= London Swinton Circle =

British advocacy group

The London Swinton Circle (otherwise known as the Swinton Circle) was a British right-wing pressure group. The group's stated purpose was to uphold traditional conservative and Unionist principles.

The group formed part of a number of Conservative Party-linked fringe groups which came to prominence in the 1970s and 1980s, such as the Monday Club, Tory Action and WISE (Welsh, Irish, Scottish, English), but later became positioned outside the Conservative Party.

==History ==

===Origins===
A few city-based discussion groups with the suffix "Swinton Circle" were formed for those Conservative Party activists who had attended Conservative Party training at Swinton College. The London Swinton Circle was founded in 1965, early members included Rhodes Boyson and T. E. Utley. Another prominent early member was Roger Moate MP. The London Swinton Circle was the only one of the groups to continue beyond the 1970s.

===Bee Carthew===
The London Swinton Circle came to be run during the eighties by Mrs Beryl 'Bee' Carthew who was described by the satirical Private Eye magazine as a "well-known right-wing looney". Carthew had previously formed and ran the "Powellight Association" which published a magazine, Powellight, in support of Enoch Powell during the late 1960s and early 1970s. An executive member of the Monday Club with George Kennedy Young, she was expelled from the Club in 1974 as part of a purge made by Jonathan Guinness. She briefly joined the National Front in 1975, before later rejoining the Conservative Party. She briefly ran the London Office for the nascent UK Independence Party (UKIP).

===From the early 1980s===
In the early 1980s, the group held several meetings of "right-wing Tories and neo-fascists" with the aim of "co-ordinating anti-immigration campaigns". By this time, the Conservative Party was concerned that "co-ordinating groups" like the Swinton Circle were being infiltrated by the far right. Its most commented-upon meeting was in 1983 with Ivor Benson as guest speaker. Revelations about the extreme-right past of one member led to a motion in Parliament.

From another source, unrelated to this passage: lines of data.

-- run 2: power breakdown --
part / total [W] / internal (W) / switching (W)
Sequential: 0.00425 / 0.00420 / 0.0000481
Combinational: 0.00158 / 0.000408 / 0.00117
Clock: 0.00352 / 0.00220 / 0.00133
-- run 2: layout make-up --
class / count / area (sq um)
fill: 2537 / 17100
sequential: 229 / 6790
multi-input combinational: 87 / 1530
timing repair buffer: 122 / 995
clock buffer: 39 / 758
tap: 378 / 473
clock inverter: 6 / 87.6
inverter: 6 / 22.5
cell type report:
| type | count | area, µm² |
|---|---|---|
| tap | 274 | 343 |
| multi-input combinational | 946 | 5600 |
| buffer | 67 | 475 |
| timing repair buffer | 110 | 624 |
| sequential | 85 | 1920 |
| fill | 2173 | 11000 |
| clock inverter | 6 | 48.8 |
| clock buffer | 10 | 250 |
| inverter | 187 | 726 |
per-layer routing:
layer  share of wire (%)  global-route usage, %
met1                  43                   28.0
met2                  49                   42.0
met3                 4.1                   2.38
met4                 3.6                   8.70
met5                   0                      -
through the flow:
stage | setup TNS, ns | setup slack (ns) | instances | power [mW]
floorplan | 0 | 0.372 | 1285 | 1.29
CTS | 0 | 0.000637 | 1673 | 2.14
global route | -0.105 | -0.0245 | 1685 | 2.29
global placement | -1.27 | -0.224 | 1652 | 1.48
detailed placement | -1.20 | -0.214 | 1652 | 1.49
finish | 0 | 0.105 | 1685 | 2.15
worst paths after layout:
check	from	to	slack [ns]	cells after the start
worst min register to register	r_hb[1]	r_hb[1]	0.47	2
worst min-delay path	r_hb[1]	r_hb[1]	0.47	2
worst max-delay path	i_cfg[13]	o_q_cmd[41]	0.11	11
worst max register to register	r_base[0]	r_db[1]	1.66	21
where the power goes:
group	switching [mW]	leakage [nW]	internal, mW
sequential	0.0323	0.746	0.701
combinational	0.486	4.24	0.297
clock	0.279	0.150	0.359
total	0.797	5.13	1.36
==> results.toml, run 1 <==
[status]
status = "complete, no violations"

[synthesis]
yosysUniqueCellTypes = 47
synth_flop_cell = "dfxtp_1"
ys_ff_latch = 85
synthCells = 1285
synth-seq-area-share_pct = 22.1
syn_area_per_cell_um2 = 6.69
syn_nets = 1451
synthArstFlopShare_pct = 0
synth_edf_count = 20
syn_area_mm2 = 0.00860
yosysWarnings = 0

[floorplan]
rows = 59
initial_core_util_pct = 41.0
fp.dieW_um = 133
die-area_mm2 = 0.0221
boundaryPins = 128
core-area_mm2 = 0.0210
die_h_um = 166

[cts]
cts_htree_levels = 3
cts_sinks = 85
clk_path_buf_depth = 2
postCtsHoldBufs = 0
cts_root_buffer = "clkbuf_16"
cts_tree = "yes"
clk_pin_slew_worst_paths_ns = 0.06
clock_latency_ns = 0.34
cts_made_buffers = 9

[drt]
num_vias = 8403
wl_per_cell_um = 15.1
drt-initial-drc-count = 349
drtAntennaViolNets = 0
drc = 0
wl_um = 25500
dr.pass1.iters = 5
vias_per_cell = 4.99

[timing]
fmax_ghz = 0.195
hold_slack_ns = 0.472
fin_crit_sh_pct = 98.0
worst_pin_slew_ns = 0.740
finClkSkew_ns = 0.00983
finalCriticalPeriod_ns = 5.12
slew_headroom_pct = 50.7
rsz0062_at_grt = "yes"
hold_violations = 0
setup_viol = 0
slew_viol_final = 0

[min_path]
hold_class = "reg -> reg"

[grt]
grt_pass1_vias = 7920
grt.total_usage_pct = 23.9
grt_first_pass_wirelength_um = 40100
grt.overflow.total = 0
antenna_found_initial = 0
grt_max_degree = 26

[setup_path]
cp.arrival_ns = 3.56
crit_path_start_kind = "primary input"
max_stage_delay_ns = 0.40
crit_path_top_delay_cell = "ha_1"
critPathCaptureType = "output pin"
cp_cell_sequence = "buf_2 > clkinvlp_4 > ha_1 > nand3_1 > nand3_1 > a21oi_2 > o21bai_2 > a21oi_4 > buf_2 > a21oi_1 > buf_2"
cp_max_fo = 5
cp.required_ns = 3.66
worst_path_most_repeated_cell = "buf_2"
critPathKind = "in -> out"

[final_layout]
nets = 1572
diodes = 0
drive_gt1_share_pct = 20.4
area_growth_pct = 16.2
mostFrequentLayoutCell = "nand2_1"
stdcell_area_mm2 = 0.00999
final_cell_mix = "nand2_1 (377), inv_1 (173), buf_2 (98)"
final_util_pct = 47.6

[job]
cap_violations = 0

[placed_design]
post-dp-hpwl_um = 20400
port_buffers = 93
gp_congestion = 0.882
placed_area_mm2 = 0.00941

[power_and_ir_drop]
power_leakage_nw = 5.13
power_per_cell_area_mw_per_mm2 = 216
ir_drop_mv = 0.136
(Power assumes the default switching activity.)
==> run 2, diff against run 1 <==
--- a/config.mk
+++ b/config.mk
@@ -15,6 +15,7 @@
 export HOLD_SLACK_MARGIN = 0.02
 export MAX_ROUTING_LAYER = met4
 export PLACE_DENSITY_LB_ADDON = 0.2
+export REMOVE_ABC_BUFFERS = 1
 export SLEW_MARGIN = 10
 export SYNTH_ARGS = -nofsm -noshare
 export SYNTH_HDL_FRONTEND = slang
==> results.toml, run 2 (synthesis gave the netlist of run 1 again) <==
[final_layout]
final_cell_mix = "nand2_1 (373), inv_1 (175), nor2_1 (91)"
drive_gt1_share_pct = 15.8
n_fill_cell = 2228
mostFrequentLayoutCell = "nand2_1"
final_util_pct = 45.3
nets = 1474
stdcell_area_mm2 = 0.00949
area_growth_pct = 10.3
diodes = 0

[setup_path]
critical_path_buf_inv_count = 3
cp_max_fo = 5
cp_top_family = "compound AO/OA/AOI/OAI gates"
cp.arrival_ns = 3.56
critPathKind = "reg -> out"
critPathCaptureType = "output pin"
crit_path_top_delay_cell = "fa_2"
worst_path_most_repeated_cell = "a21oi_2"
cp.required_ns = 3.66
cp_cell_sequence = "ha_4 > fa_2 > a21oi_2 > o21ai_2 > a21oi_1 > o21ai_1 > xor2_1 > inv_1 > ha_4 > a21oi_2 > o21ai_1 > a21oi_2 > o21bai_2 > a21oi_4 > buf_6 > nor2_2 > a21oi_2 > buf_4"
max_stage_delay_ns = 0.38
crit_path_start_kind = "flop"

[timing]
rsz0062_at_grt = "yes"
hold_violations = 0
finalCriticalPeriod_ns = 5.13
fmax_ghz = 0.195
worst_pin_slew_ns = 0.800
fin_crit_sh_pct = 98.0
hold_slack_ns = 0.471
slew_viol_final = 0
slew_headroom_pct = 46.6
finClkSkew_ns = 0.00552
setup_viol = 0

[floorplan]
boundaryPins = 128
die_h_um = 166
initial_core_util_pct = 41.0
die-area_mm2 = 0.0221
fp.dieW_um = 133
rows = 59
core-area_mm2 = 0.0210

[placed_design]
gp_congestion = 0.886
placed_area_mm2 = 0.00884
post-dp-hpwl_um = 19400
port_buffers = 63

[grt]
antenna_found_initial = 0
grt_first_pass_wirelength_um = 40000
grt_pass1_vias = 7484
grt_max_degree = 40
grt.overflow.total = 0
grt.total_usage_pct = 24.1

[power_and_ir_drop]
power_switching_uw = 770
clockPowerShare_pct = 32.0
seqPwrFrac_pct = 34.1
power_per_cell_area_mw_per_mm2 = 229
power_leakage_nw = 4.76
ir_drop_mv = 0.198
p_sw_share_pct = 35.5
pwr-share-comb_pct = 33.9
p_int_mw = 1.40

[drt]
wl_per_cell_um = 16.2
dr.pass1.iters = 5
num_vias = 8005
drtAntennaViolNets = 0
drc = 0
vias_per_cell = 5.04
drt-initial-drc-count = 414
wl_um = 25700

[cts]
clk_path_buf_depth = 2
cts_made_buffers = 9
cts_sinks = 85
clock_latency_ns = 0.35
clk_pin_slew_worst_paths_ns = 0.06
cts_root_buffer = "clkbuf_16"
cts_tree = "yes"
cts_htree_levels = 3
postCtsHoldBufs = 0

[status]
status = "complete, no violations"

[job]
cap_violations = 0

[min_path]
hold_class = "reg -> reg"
**src/rtl/fspa_pkg.sv**
```systemverilog
package fspa_pkg;

   // field widths of the words on the ports
   localparam int OP_W     = 2;
   localparam int SLOT_W   = 9;
   localparam int OFFSET_W = 19;
   localparam int FREE_W   = 10;
   localparam int BLOCKS_W = 5;
   localparam int SIZE_W   = 11;
   localparam int ROUND_W  = SIZE_W + 1;

   typedef logic [OP_W-1:0]     op_type;
   typedef logic [SLOT_W-1:0]   slot_type;
   typedef logic [OFFSET_W-1:0] offset_type;
   typedef logic [FREE_W-1:0]   free_type;
   typedef logic [BLOCKS_W-1:0] blocks_type;
   typedef logic [SIZE_W-1:0]   size_type;
   typedef logic [ROUND_W-1:0]  round_type;

   // operation codes
   localparam op_type OP_ALLOC = 2'd0;
   localparam op_type OP_FREE  = 2'd1;
   localparam op_type OP_GROW  = 2'd2;

   // status codes
   localparam logic STAT_OK  = 1'b0;
   localparam logic STAT_OOM = 1'b1;

   // free count saturates here
   localparam free_type FREE_MAX = 10'd1023;

   // item size after reset
   localparam size_type SIZE_RESET = 11'd8;

   // link memory command
   typedef struct packed {
      logic wr_en;
      logic rd_en;
   } mem_cmd_type;

   typedef enum logic [2:0] {
      ST_IDLE,
      ST_GROW,
      ST_RD,
      ST_POP,
      ST_WAIT
   } state_type;

endpackage

```
**src/rtl/fspa_offset.sv**
```systemverilog
module fspa_offset #(
   parameter int LW = 10
) (
   input  logic                   clock,
   input  logic [LW-1:0]          slot,
   input  fspa_pkg::size_type     item_size,
   output fspa_pkg::offset_type   offset_ff
);

   fspa_pkg::round_type          size_sum;
   fspa_pkg::round_type          rounded;
   logic [LW+fspa_pkg::ROUND_W-1:0] product;

   // round item size up to a multiple of eight
   assign size_sum = {1'b0, item_size} + fspa_pkg::round_type'(7);
   assign rounded  = {size_sum[fspa_pkg::ROUND_W-1:3], 3'b000};
   assign product  = slot * rounded;

   // byte offset wraps to the port width
   always_ff @(posedge clock) begin
      offset_ff <= fspa_pkg::offset_type'(product);
   end

endmodule

```
**config.mk**
```make
export PLATFORM = sky130hd
export DESIGN_NAME = fspa_offset
export DESIGN_NICKNAME = d
export VERILOG_FILES = /design/src/rtl/fspa_pkg.sv /design/src/rtl/fspa_offset.sv
export SDC_FILE = /design/constraint.sdc
export NUM_CORES = 1
export LEC_CHECK = 0
export ABC_CLOCK_PERIOD_IN_PS = 6000
export BUFFER_PORTS_ARGS = -buffer_cell sky130_fd_sc_hd__buf_2
export CAP_MARGIN = 20
export CORE_ASPECT_RATIO = 0.5
export CORE_MARGIN = 2
export CORE_UTILIZATION = 45
export CTS_CLUSTER_SIZE = 12
export DETAILED_ROUTE_END_ITERATION = 6
export GPL_ROUTABILITY_DRIVEN = 0
export SLEW_MARGIN = 20
export SYNTH_ARGS = -nofsm -noshare
export SYNTH_HDL_FRONTEND = slang
export SYNTH_SLANG_ARGS = --single-unit
```
**constraint.sdc**
```tcl
create_clock -name clock -period 6 [get_ports clock]
set_input_delay 0.6 -clock clock [delete_from_list [all_inputs] [get_ports clock]]
set_output_delay 0.6 -clock clock [all_outputs]
set_load 0.01 [all_outputs]
```
==> flow_metrics.env <==
export IMPL_status="finished, final reports clean"
export IMPL_grt_pass1_vias=2543
export IMPL_synth_area_leaders="fa_1, inv_1, ha_1, dfxtp_1, and2_1"
export IMPL_yosysTopAreaCellShare_pct=35.7
export IMPL_cts_sinks=16
export IMPL_largest_register_ffs=16
export IMPL_die_x_microns=121
export IMPL_nFillCells=611
export IMPL_synth_cell_area_sq_um=3090
export IMPL_min_to="offset_ff[3]$_DFF_P_"
export IMPL_p_int_uw=682
export IMPL_die_area_sq_um=7580
export IMPL_power_leakage_nw=1.87
export IMPL_antenna_found_initial=0
export IMPL_synth_common_cells="inv_1, fa_1, nand2_1, and2_1, ha_1"
export IMPL_cts_tree="yes"
export IMPL_critPathCaptureType="flop"
export IMPL_max_cap_violations=0
export IMPL_rsz0062_at_grt="false"
export IMPL_syn2layout_area_growth_pct=13.0
export IMPL_post_route_period_util_pct=93.6
export IMPL_final_nets=500
export IMPL_synth_most_common_cell="inv_1"
export IMPL_grt_max_degree=11
export IMPL_final_min_clock_period_ns=5.62
export IMPL_synthArstFlopShare_pct=0
export IMPL_drive_gt1_share_pct=13.2
export IMPL_fin_setup_tns_ns=0
export IMPL_required_ns=6.13
export IMPL_chipHeight_microns=62.6
export IMPL_hold_class="in -> reg"
export IMPL_drc=0
export IMPL_post_dp_cell_area_sq_um=3370
export IMPL_rows=21
export IMPL_io_pins=41
export IMPL_cp_arrival_ns=5.75
export IMPL_setup_ws_ns=0.381
export IMPL_drt_total_wl_microns=5820
export IMPL_synth_edff_count=0
export IMPL_grt_overflow=0
export IMPL_clockRootBuffer="clkbuf_16"
export IMPL_cts_buffers=3
export IMPL_power_mw=1.24
export IMPL_regMostFlops="offset_ff"
export IMPL_hold_violations=0
export IMPL_synth_seq_cells=16
export IMPL_critPathLaunchType="primary input"
export IMPL_regArea_sq_um=320
export IMPL_p_clk_share_pct=11.9
export IMPL_synth_seq_area_share_pct=10.4
export IMPL_synth_ff_type="dfxtp_1"
export IMPL_grt_pass1_wl_microns=11000
export IMPL_worst_slew_pin_slew_ns=0.822
export IMPL_multiInputGateArea_sq_um=2400
export IMPL_switching_share_pct=45.1
export IMPL_fmax_mhz=178
export IMPL_diodes=0
export IMPL_fp_coreArea_sq_um=6650
export IMPL_ys_types=36
export IMPL_wl_per_cell_microns=12.0
export IMPL_power_density_nw_per_um2=356
export IMPL_first_iter_violations=57
export IMPL_min_from="slot[0]"
export IMPL_setup_viol=0
export IMPL_initial_utilization_pct=46.4
export IMPL_combPwrFrac_pct=73.8
export IMPL_dr_pass1_iters=4
export IMPL_slew_viol_final=0
export IMPL_netSwitchingPower_uw=561
export IMPL_ant_nets=0
export IMPL_holdPathStages=2
export IMPL_slew_headroom_pct=45.0
export IMPL_crit_type="in -> reg"
export IMPL_pre_cts_ws_ns=0.0400
export IMPL_top_regs="offset_ff: 16 flops"
export IMPL_synth_avg_cell_area_sq_um=8.69
export IMPL_clk_pin_slew_worst_paths_ns=0.05
export IMPL_routed_via_count=2258
export IMPL_clockBufferDepth=2
export IMPL_hold_worst_slack_ns=0.689
export IMPL_holdBufCountCts=0
export IMPL_seqPwrFrac_pct=14.3
export IMPL_cp_max_fo=10
export IMPL_port_buffers=37
export IMPL_peakVddDrop_uv=170
export IMPL_synth_cells=355
export IMPL_htree_levels=1
export IMPL_synth_largest_area_cell="fa_1"
export IMPL_gr_usage_all_layers_pct=17.8
export IMPL_fin_area_sq_um=3490
export IMPL_dp_hpwl_microns=4920
export IMPL_yosys_warnings=0
export IMPL_viasPerCell=4.65
-- worst max-delay path by stage --
stage	start	to	cells past startpoint	slack, ns
after floorplan	item_size[0]	offset_ff[18]$_DFF_P_	20	0.76
after global placement	item_size[0]	offset_ff[18]$_DFF_P_	19	0.22
after detailed placement	item_size[0]	offset_ff[18]$_DFF_P_	19	0.04
after CTS	item_size[0]	offset_ff[18]$_DFF_P_	19	0.28
after global routing	item_size[0]	offset_ff[18]$_DFF_P_	18	0.09
final	item_size[0]	offset_ff[18]$_DFF_P_	18	0.38
-- cells in the final DEF, fill, tap and decap left out, types with 2 or more instances in the layout --
master     instances
and2_1            34
buf_2             37
a21oi_1            8
inv_1             96
xnor2_1           10
nor3_1             3
dfxtp_1           16
conb_1             3
fa_1              55
o21ai_0            7
nand2b_1           4
xnor2_2            4
clkbuf_16          3
ha_1              28
xor2_1             4
nor2_1             6
nand2_1           46
nor2b_1            9
buf_4              2
-- layer usage --
layer  GRT usage, %  vias to the layer above  part of all wire [%]
met4           2.18                        0                  0.22
li1               -                     1110                     -
met1           22.8                     1101                    46
met2           32.4                       45                    49
met5              0                        -                     0
met3           2.92                        2                   4.7
-- repair_timing --
item                       in CTS  in global routing
gates resized for setup         0                  3
hold endpoints to repair        0                  0
setup endpoints to repair       0                  3
setup buffers                   0                  0
-- final cells by class --
class                   instances  area share (%)
inverters                      96            10.3
well taps                      92            3.30
multi-input cells             239            68.9
clock buffers                   4            2.55
flip-flops and latches         16            9.19
repair buffers                 39            5.74
-- logic make-up (layout without fill, tap and decap cells) --
group	count (synthesis)	after routing	share of synthesized area [%]
other cells	1	3	0.122
fa+ha+maj	83	83	47.0
compound gates	24	24	4.83
simple gates	109	109	18.2
xor+xnor	20	20	6.61
buf+inv	102	139	12.8
flops	16	16	10.4
-- through the flow --
step | utilization (%) | instances
after floorplan | - | 357
after detailed placement | 50.8 | 482
after global placement | 50.8 | 482
after CTS | 52.1 | 486
after global routing | 52.4 | 486
final | 52.4 | 486
-- worst max-delay path, stage by stage --
cell	delay, ns
buf_2	0.10
o31a_1	0.36
and3_4	0.23
xor2_1	0.65
and2_1	0.24
fa_1	0.43
fa_1	0.48
fa_1	0.54
inv_1	0.05
fa_1	0.54
inv_1	0.05
ha_1	0.24
nor3_1	0.17
o21ai_0	0.12
a31oi_1	0.36
nor3_1	0.11
nor2_1	0.14
xnor3_1	0.31
-- power groups by stage --
stage	logic, mW	registers [mW]	clock network [mW]
2_1_floorplan	0.692	0.210	0
3_3_place_gp	0.898	0.180	0
3_5_place_dp	0.920	0.180	0
4_1_cts	0.931	0.178	0.154
5_1_grt	1.09	0.184	0.157
6_report	0.917	0.178	0.148
Note: power is estimated with default switching activity, not from simulation.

Adrian Davies was for a time secretary of the Circle after Bee Carthew. He is now in the Traditional Britain Group.

===Allan Robertson===

From 1992 to 2020 the Circle was run by Allan Robertson, a former member of the Scottish Monday Club and contributing editor of Right Now! magazine. Robertson produced a newsletter Tough Talking From The Right magazine. Robertson died unexpectedly in February 2020. Following his death the Swinton Circle was wound up.

===Critics===
Conservative MPs, including Liam Fox and Owen Paterson, were criticised in 2014 for speaking to the group whose publications have expressed views such as the mass deportation of British people of African descent to Africa. The Circle had also suggested that "an earthquake in New Zealand might have been a warning against gay marriage".

Sheila Gilmore MP described the Circle as holding "vile views" and has questioned why the Conservative Party continues to be associated with the group.

==Policies==
The Circle was strongly Unionist and supported the restoration of capital punishment, and was against immigration and same-sex marriage. It backed Brexit, although the Swinton Circle continued to endorse the Conservative Party.